Some improvements were achieved by administering steroids via routes that diminish the systemic side effects elsewhere in the body, or by formulating them in delivery systems that might improve the benefit-to-toxicity therapeutic ratio. However, because of poor solubility in water, attempts to formulate steroids in appropriate vehicles for targeted therapies have been generally unsuccessful. Previously used methods for steroid formulation have relied either on use of organic solvents or on crystalline suspensions in an aqueous medium, both of which are prone to cause tissue irritation and may be painful or impossible to administer by certain routes.
To avoid severe systemic side effects, steroids used for treatment of pulmonary conditions may be administered by the inhalation route. Steroidal inhalants are preferred to systemically-administered steroids because they reduce, albeit not eliminate, the side effects. Such reduction is observed even when inhalations are repeated to reach daily recommended doses for treatment of specific pulmonary conditions. However, steroids formulated for inhalation seem to be rapidly absorbed in upper respiratory regions, necessitating frequent dosing, which, in turn, heightens systemic side effects. Very little, if any, of the steroid ends up in alveoli of the lower respiratory region, a primary area affected by the inflammation leading to ILD.
Thus it would be desirable to provide an inhalation formulation which would deliver steroid in sustained time release fashion into the lower lung region.
For successful delivery of steroid into alveoli of the lower pulmonary region, it is important to eliminate from the formulation irritants such as chloroflurocarbons, to decrease the number of required doses, and to provide vehicles that allow deposition of steroid in the alveolar region. Such need can only be met by providing aerosol droplet particles with a mass median aerodynamic diameter of 5 approximately 1-2.1.mu. size with a geometric standard deviation (GSD) of 1.mu.. Providing sustained controlled release of the steroid from such aerosol would be an added benefit. With the size requirement as outlined above for particle aerosol droplets, presized liposomes of approximately 0.2.mu. or micelles of particle size of approximately 0.02.mu., can be used for the generation of aerosol particles that can be deposited in the alveoli in significant amount.
The advantage of inhalation administration of steroids over systemic administration can best be illustrated by a potent anti-inflammatory steroid dexamethasone. Doses of dexamethasone administered systemically by i.v. injection typically range between 0.5 to 9 mg/day. Where, however, dexamethasone is administered via inhalation, the one time dose is approximately 0.084 mg and the corresponding effective daily inhalation dose for dexamethasone is from 0.4 to about 1.0 mg/day. PDR: 1311, 1312 and 1315 (1988).

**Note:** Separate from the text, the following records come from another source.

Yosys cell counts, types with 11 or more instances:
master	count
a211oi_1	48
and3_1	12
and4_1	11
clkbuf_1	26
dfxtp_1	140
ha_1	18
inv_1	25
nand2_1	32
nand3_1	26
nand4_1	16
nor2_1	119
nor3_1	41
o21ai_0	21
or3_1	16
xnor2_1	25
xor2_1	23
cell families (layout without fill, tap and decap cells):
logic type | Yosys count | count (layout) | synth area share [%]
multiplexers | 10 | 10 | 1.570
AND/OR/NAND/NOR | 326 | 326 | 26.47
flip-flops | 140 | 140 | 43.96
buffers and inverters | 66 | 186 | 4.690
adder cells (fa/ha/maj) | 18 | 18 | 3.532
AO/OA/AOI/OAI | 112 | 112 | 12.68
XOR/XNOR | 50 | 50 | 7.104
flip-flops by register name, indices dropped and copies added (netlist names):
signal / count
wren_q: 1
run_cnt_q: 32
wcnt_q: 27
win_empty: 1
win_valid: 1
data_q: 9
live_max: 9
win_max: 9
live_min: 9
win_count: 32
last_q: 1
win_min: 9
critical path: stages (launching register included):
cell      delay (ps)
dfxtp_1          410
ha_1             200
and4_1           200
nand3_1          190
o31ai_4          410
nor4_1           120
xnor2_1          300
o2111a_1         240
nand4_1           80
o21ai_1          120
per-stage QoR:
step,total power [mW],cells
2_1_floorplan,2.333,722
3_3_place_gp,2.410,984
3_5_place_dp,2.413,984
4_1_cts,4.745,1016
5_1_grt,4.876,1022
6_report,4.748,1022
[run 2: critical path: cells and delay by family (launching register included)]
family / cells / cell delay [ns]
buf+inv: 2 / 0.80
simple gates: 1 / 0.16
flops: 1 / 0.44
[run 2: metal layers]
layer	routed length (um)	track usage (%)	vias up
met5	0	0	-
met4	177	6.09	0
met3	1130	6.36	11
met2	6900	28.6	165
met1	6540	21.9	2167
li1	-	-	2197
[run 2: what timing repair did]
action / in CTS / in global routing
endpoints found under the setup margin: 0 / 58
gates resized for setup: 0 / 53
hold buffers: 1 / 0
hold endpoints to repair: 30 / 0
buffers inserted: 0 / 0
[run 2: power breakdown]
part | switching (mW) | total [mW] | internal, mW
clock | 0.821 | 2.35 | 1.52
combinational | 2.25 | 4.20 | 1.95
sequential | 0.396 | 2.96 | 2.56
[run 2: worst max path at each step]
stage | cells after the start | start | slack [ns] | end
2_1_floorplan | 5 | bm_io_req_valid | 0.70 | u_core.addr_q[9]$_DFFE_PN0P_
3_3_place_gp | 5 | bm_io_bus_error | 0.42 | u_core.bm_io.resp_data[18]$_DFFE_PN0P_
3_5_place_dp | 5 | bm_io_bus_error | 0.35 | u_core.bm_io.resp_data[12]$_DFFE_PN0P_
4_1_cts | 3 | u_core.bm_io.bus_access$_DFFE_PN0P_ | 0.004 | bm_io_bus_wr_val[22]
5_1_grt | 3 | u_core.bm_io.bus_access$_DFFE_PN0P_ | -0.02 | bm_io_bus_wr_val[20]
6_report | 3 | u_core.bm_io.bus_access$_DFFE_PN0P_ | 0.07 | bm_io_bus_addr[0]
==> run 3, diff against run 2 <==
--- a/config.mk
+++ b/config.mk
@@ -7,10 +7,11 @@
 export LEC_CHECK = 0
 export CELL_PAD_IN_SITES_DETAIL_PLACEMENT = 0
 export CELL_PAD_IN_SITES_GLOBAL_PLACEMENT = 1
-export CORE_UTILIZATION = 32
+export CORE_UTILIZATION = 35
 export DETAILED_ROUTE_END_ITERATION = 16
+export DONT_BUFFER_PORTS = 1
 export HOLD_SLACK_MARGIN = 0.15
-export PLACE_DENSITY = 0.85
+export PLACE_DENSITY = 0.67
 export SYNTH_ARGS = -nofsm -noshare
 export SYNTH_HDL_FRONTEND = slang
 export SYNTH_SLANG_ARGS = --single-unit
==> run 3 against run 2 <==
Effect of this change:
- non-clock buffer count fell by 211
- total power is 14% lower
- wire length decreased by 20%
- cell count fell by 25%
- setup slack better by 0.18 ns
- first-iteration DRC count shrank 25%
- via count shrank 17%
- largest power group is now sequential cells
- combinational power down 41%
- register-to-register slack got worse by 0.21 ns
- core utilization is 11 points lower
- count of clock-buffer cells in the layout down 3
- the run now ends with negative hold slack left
==> config.mk <==
export PLATFORM = sky130hd
export DESIGN_NAME = acc_cpu_param
export DESIGN_NICKNAME = d
export VERILOG_FILES = /design/src/rtl/acc_cpu_pkg.sv /design/src/rtl/acc_cpu_alu.sv /design/src/rtl/acc_cpu_param.sv
export SDC_FILE = /design/constraint.sdc
export NUM_CORES = 1
export LEC_CHECK = 0
export BUFFER_PORTS_ARGS = -buffer_cell sky130_fd_sc_hd__buf_2
export CAP_MARGIN = 20
export CORE_MARGIN = 2
export CORE_UTILIZATION = 25
export CTS_CLUSTER_DIAMETER = 60
export DETAILED_ROUTE_END_ITERATION = 12
export SLEW_MARGIN = 5
export SYNTH_ARGS = -nofsm -noshare
export SYNTH_HDL_FRONTEND = slang
export SYNTH_SLANG_ARGS = --single-unit
==> constraint.sdc <==
create_clock -name clock -period 4 [get_ports clock]
set_input_delay 0.2 -clock clock [delete_from_list [all_inputs] [get_ports clock]]
set_output_delay 0.2 -clock clock [all_outputs]
set_load 0.03 [all_outputs]
==> src/rtl/acc_cpu_pkg.sv <==
// acc_cpu_pkg: shared types and helpers for the parametrised accumulator CPU.
// Holds the opcode, FSM-state and ALU-select enums plus the instruction-field
// extraction helpers. Optional feature macro used by the design: ACC_CPU_IMM_EN.
package acc_cpu_pkg;

    localparam int OPC_W = 3;

    // Widest instruction word the field helpers accept.
    localparam int MAX_W = 64;

    typedef enum logic [OPC_W-1:0] {
        OP_HLT = 3'b000,
        OP_LDA = 3'b001,
        OP_ADD = 3'b010,
        OP_SUB = 3'b011,
        OP_STA = 3'b100,
        OP_JMP = 3'b101,
        OP_JZ  = 3'b110,
        OP_EXT = 3'b111
    } opcode_e;

    typedef enum logic [2:0] {
        ST_FETCH   = 3'd0,
        ST_DECODE  = 3'd1,
        ST_EXEC_RD = 3'd2,
        ST_EXEC_WR = 3'd3,
        ST_HALT    = 3'd4
    } state_e;

    typedef enum logic [1:0] {
        ALU_PASS = 2'd0,
        ALU_ADD  = 2'd1,
        ALU_SUB  = 2'd2
    } alu_op_e;

    // The opcode lives in the top OPC_W bits of a data_w-wide instruction.
    function automatic opcode_e opcode_of(input logic [MAX_W-1:0] word, input int data_w);
        return opcode_e'(word[data_w-1 -: OPC_W]);
    endfunction

    // The operand is the low addr_w bits, returned zero-extended.
    function automatic logic [MAX_W-1:0] operand_of(input logic [MAX_W-1:0] word, input int addr_w);
        return word & ((64'd1 << addr_w) - 64'd1);
    endfunction

endpackage

==> src/rtl/acc_cpu_alu.sv <==
// acc_cpu_alu: combinational accumulator ALU.
// ADD reports carry-out, SUB reports borrow (a < b), PASS forwards b.
// Zero is always computed on the produced result.
module acc_cpu_alu
    import acc_cpu_pkg::*;
#(
    parameter int DATA_W = 8
) (
    input  logic [DATA_W-1:0] a,
    input  logic [DATA_W-1:0] b,
    input  alu_op_e           op,
    output logic [DATA_W-1:0] result,
    output logic              carry,
    output logic              zero
);

    logic [DATA_W:0] wide;

    // One extra bit holds the carry (ADD) or the borrow (SUB wraps negative).
    always_comb begin
        wide = {1'b0, b};
        case (op)
            ALU_ADD: wide = {1'b0, a} + {1'b0, b};
            ALU_SUB: wide = {1'b0, a} - {1'b0, b};
            default: wide = {1'b0, b};
        endcase
        result = wide[DATA_W-1:0];
        carry  = wide[DATA_W];
        zero   = (wide[DATA_W-1:0] == '0);
    end

endmodule

==> src/rtl/acc_cpu_param.sv <==
// acc_cpu_param: parametrised accumulator CPU, controller and datapath in one.
// Talks to a single-port memory with a ready handshake; strobe, address and
// store data come from registers and stay put until the access completes.
// Optional feature: define ACC_CPU_IMM_EN to turn opcode 111 into ADDI
// (zero-extended operand added to ACC in DECODE); otherwise 111 is a NOP.
module acc_cpu_param
    import acc_cpu_pkg::*;
#(
    parameter int DATA_W = 8,
    parameter int ADDR_W = 5
) (
    input  logic              clock,
    input  logic              reset,
    output logic [ADDR_W-1:0] mem_addr,
    output logic              mem_rd,
    output logic              mem_wr,
    output logic [DATA_W-1:0] mem_wdata,
    input  logic [DATA_W-1:0] mem_rdata,
    input  logic              mem_ready,
    output logic              halted,
    output logic [DATA_W-1:0] acc_out,
    output logic [ADDR_W-1:0] pc_out,
    output logic [DATA_W-1:0] ir_out,
    output logic [1:0]        flags_out
);

    state_e            state;
    logic [ADDR_W-1:0] pc;
    logic [DATA_W-1:0] acc;
    logic [DATA_W-1:0] ir;
    logic              c_flag;
    logic              z_flag;
    logic              rd_q;
    logic              wr_q;
    logic [ADDR_W-1:0] addr_q;
    logic [DATA_W-1:0] wdata_q;
    logic              halted_q;

    logic [MAX_W-1:0]  ir_wide;
    opcode_e           opcode;
    logic [ADDR_W-1:0] operand;
    logic [ADDR_W-1:0] pc_next;
    logic [DATA_W-1:0] imm;
    logic [DATA_W-1:0] alu_b;
    alu_op_e           alu_op;
    logic [DATA_W-1:0] alu_result;
    logic              alu_carry;
    logic              alu_zero;

    assign ir_wide = MAX_W'(ir);
    assign opcode  = opcode_of(ir_wide, DATA_W);
    assign operand = ir[ADDR_W-1:0];
    assign pc_next = pc + 1'b1;
    assign imm     = {{(DATA_W-ADDR_W){1'b0}}, operand};

    // ADDI adds the immediate during DECODE; memory ops use read data in EXEC_RD.
    always_comb begin
        alu_b  = mem_rdata;
        alu_op = ALU_PASS;
        if (state == ST_DECODE) begin
            alu_b = imm;
        end
        case (opcode)
            OP_ADD:  alu_op = ALU_ADD;
            OP_SUB:  alu_op = ALU_SUB;
            OP_EXT:  alu_op = ALU_ADD;
            default: alu_op = ALU_PASS;
        endcase
    end

    acc_cpu_alu #(
        .DATA_W (DATA_W)
    ) u_alu (
        .a      (acc),
        .b      (alu_b),
        .op     (alu_op),
        .result (alu_result),
        .carry  (alu_carry),
        .zero   (alu_zero)
    );

    // Main FSM: every state transition also sets up the next bus access so the
    // strobe is already registered when the new state begins. The read strobe
    // resets high because the first cycle after reset is a fetch from 0.
    always_ff @(posedge clock or negedge reset) begin
        if (!reset) begin
            state    <= ST_FETCH;
            pc       <= '0;
            acc      <= '0;
            ir       <= '0;
            c_flag   <= 1'b0;
            z_flag   <= 1'b0;
            rd_q     <= 1'b1;
            wr_q     <= 1'b0;
            addr_q   <= '0;
            wdata_q  <= '0;
            halted_q <= 1'b0;
        end else begin
            case (state)
                ST_FETCH: begin
                    if (mem_ready) begin
                        ir    <= mem_rdata;
                        rd_q  <= 1'b0;
                        state <= ST_DECODE;
                    end
                end

                ST_DECODE: begin
                    pc <= pc_next;
                    case (opcode)
                        OP_LDA, OP_ADD, OP_SUB: begin
                            rd_q   <= 1'b1;
                            addr_q <= operand;
                            state  <= ST_EXEC_RD;
                        end
                        OP_STA: begin
                            wr_q    <= 1'b1;
                            addr_q  <= operand;
                            wdata_q <= acc;
                            state   <= ST_EXEC_WR;
                        end
                        OP_JMP: begin
                            pc     <= operand;
                            rd_q   <= 1'b1;
                            addr_q <= operand;
                            state  <= ST_FETCH;
                        end
                        OP_JZ: begin
                            if (z_flag) begin
                                pc     <= operand;
                                addr_q <= operand;
                            end else begin
                                addr_q <= pc_next;
                            end
                            rd_q  <= 1'b1;
                            state <= ST_FETCH;
                        end
                        OP_EXT: begin
`ifdef ACC_CPU_IMM_EN
                            acc    <= alu_result;
                            c_flag <= alu_carry;
                            z_flag <= alu_zero;
`endif
                            rd_q   <= 1'b1;
                            addr_q <= pc_next;
                            state  <= ST_FETCH;
                        end
                        OP_HLT: begin
                            halted_q <= 1'b1;
                            state    <= ST_HALT;
                        end
                    endcase
                end

                ST_EXEC_RD: begin
                    if (mem_ready) begin
                        acc    <= alu_result;
                        z_flag <= alu_zero;
                        if (opcode != OP_LDA) begin
                            c_flag <= alu_carry;
                        end
                        rd_q   <= 1'b1;
                        addr_q <= pc;
                        state  <= ST_FETCH;
                    end
                end

                ST_EXEC_WR: begin
                    if (mem_ready) begin
                        wr_q   <= 1'b0;
                        rd_q   <= 1'b1;
                        addr_q <= pc;
                        state  <= ST_FETCH;
                    end
                end

                ST_HALT: begin
                    halted_q <= 1'b1;
                end

                default: begin
                    state <= ST_FETCH;
                end
            endcase
        end
    end

    // The read strobe is masked by reset so it is low while reset is held.
    assign mem_rd    = rd_q & reset;
    assign mem_wr    = wr_q;
    assign mem_addr  = addr_q;
    assign mem_wdata = wdata_q;
    assign halted    = halted_q;
    assign acc_out   = acc;
    assign pc_out    = pc;
    assign ir_out    = ir;
    assign flags_out = {c_flag, z_flag};

endmodule
### After elaboration in Yosys (flattened, before gate mapping)

Index checks and enable logic that the tools add are counted.

| operators by class | value |
|---|---|
| add/sub/neg operators | 3 |
| equal/unequal tests | 21 |
| multiplexer cells | 20 |
| bitwise logic cells | 2 |
| reductions and logical operators | 22 |

Operator list:

| kind | number |
|---|---|
| 3-bit one-hot mux with 4 select lines | 2 |
| 5-bit one-hot mux with 2 select lines | 2 |
| 9-bit one-hot mux with 2 select lines | 1 |
| 3-bit == test, second input constant | 5 |
| 5-bit one-hot mux with 3 select lines | 1 |
| 3-bit by 2-bit == test with 1-bit output, second input constant | 4 |
| 3-bit AND reduction | 4 |
| 5-bit two-way mux | 2 |
| 8-bit by 8-bit adder with 9-bit output | 1 |
| 8-bit by 8-bit subtractor with 9-bit output | 1 |
| 8-bit zero test | 1 |
| 8-bit two-way mux | 1 |
| 2-bit AND reduction | 4 |
| 3-bit by 1-bit == test with 1-bit output, second input constant | 2 |
| 3-bit zero test | 2 |
| 3-bit two-way mux | 2 |
| 2-bit by 1-bit != test with 1-bit output, second input constant | 3 |
| 2-bit != test, second input constant | 3 |
| 2-bit nonzero test | 3 |
| 3-bit OR reduction | 2 |
| 6-bit OR reduction | 1 |
| 5-bit by 1-bit adder with 5-bit output, second input constant | 1 |
| 1-bit two-way mux | 5 |
| 5-bit OR reduction | 1 |
| 12 further kinds | 14 |

| word-level totals | value |
|---|---|
| bits in registers | 42 |
| input port bits | 11 |
| output and inout port bits | 39 |
| word-level logic and storage cells | 79 |

### Longest topological paths before layout

Gate-level depths: netlist of run 1.

| logic depth | value |
|---|---|
| depth after elaboration | 6 |
| gate-level depth with buffers | 16 |
| depth with buffers taken out | 14 |

### Hierarchy

From an unflattened synthesis of run 1, not the netlist that was laid out.

| second synthesis, totals | value |
|---|---|
| cell total of the unflattened synthesis | 323 |
| area total of the unflattened synthesis | 3067.9 µm² |

By module, submodules not included:

| module | instances | cells each | area each (µm²) | seq. area each (µm²) |
|---|---|---|---|---|
| acc_cpu_param | 1 | 223 | 2326.0 | 1052.3 |
| acc_cpu_alu | 1 | 100 | 742.0 | 0.0 |

### Least setup slack after synthesis of run 1

Ideal clock, no wire load.

| path | value |
|---|---|
| kind | register to register |
| start | register ir[7], in the netlist ir_out[7] |
| end | register acc[6], in the netlist acc_out[6] |
| library setup time | 0.125 ns |
| arrival time | 3.168 ns |
| data required time | 3.875 ns |
| path slack | 0.707 ns |
| cell stages (with the launch flop) | 16 |
| buffers on the path | 2 |
| clock period less this slack | 3.293 ns |
| cells stage by stage | dfrtp_1 buf_2 xnor2_1 nand2_1 ha_1 clkbuf_1 a311oi_4 nor2_2 nor2_2 xor2_1 ha_1 nor3b_1 a211oi_1 xor2_1 o21ai_0 mux2_2 |

| on the way | value |
|---|---|
| longest elaborated chain between the ends | 5 |
| elaborated cells between the ends (all ways) | 8 |
| classes of those cells | 5 x eq/ne; 2 x mux; 1 x reduce/logical |

Ends and longest elaborated chain:

| element | line | source |
|---|---|---|
| start, declared | acc_cpu_param.sv:30 | `logic [DATA_W-1:0] ir;` |
| start signal, assigned | acc_cpu_param.sv:102 | `ir <= mem_rdata;` |
| 3-bit == test / 3-bit by 2-bit == test with 1-bit output (equally long branches) | acc_cpu_param.sv:63 | `case (opcode)` |
| 2-bit OR reduction (no source line) | n/a |  |
| 2-bit one-hot mux with 2 select lines * | acc_cpu_param.sv:63 |  |
| 2-bit == test / 2-bit by 1-bit == test with 1-bit output (equally long branches) | acc_cpu_alu.sv:22 | `case (op)` |
| 9-bit one-hot mux with 2 select lines * | acc_cpu_alu.sv:22 |  |
| end signal, assigned | acc_cpu_param.sv:157 | `acc <= alu_result;` |
| end, declared | acc_cpu_param.sv:29 | `logic [DATA_W-1:0] acc;` |

Every way passes the cells marked *; elsewhere a longest branch is shown, timed or not.
A chain may end at the register's enable or synchronous reset.

### Worst setup path in the final report of run 1

Ends and elaborated chain as after synthesis.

Beclomethasone, a halogenated synthetic analog of cortisol, faces a similar problem. Beclomethasone dipropionate (BDP) is currently used for oral inhalation and as a nasal spray for treatment of bronchial asthma and seasonal and perennial rhinitis. Because beclomethasone dipropionate is poorly soluble in water, it is currently formulated as a microcrystalline suspension in halogenated alkane propellants, PDR:1003 (1988). Such a formulation is completely unsuitable for treatment of ILD.
The advantages gained with using inhalation rather than a systemic route of administration for treatment of pulmonary diseases are, unfortunately, lessened by the necessity of multiple dosing. Such dosing is inconvenient, unpleasant, and may lead to nasal or oral mucosal tissue damage caused by a repeated use of fluorocarbon propellants, solvents, or other additives necessary for nasal or oral inhalation administration.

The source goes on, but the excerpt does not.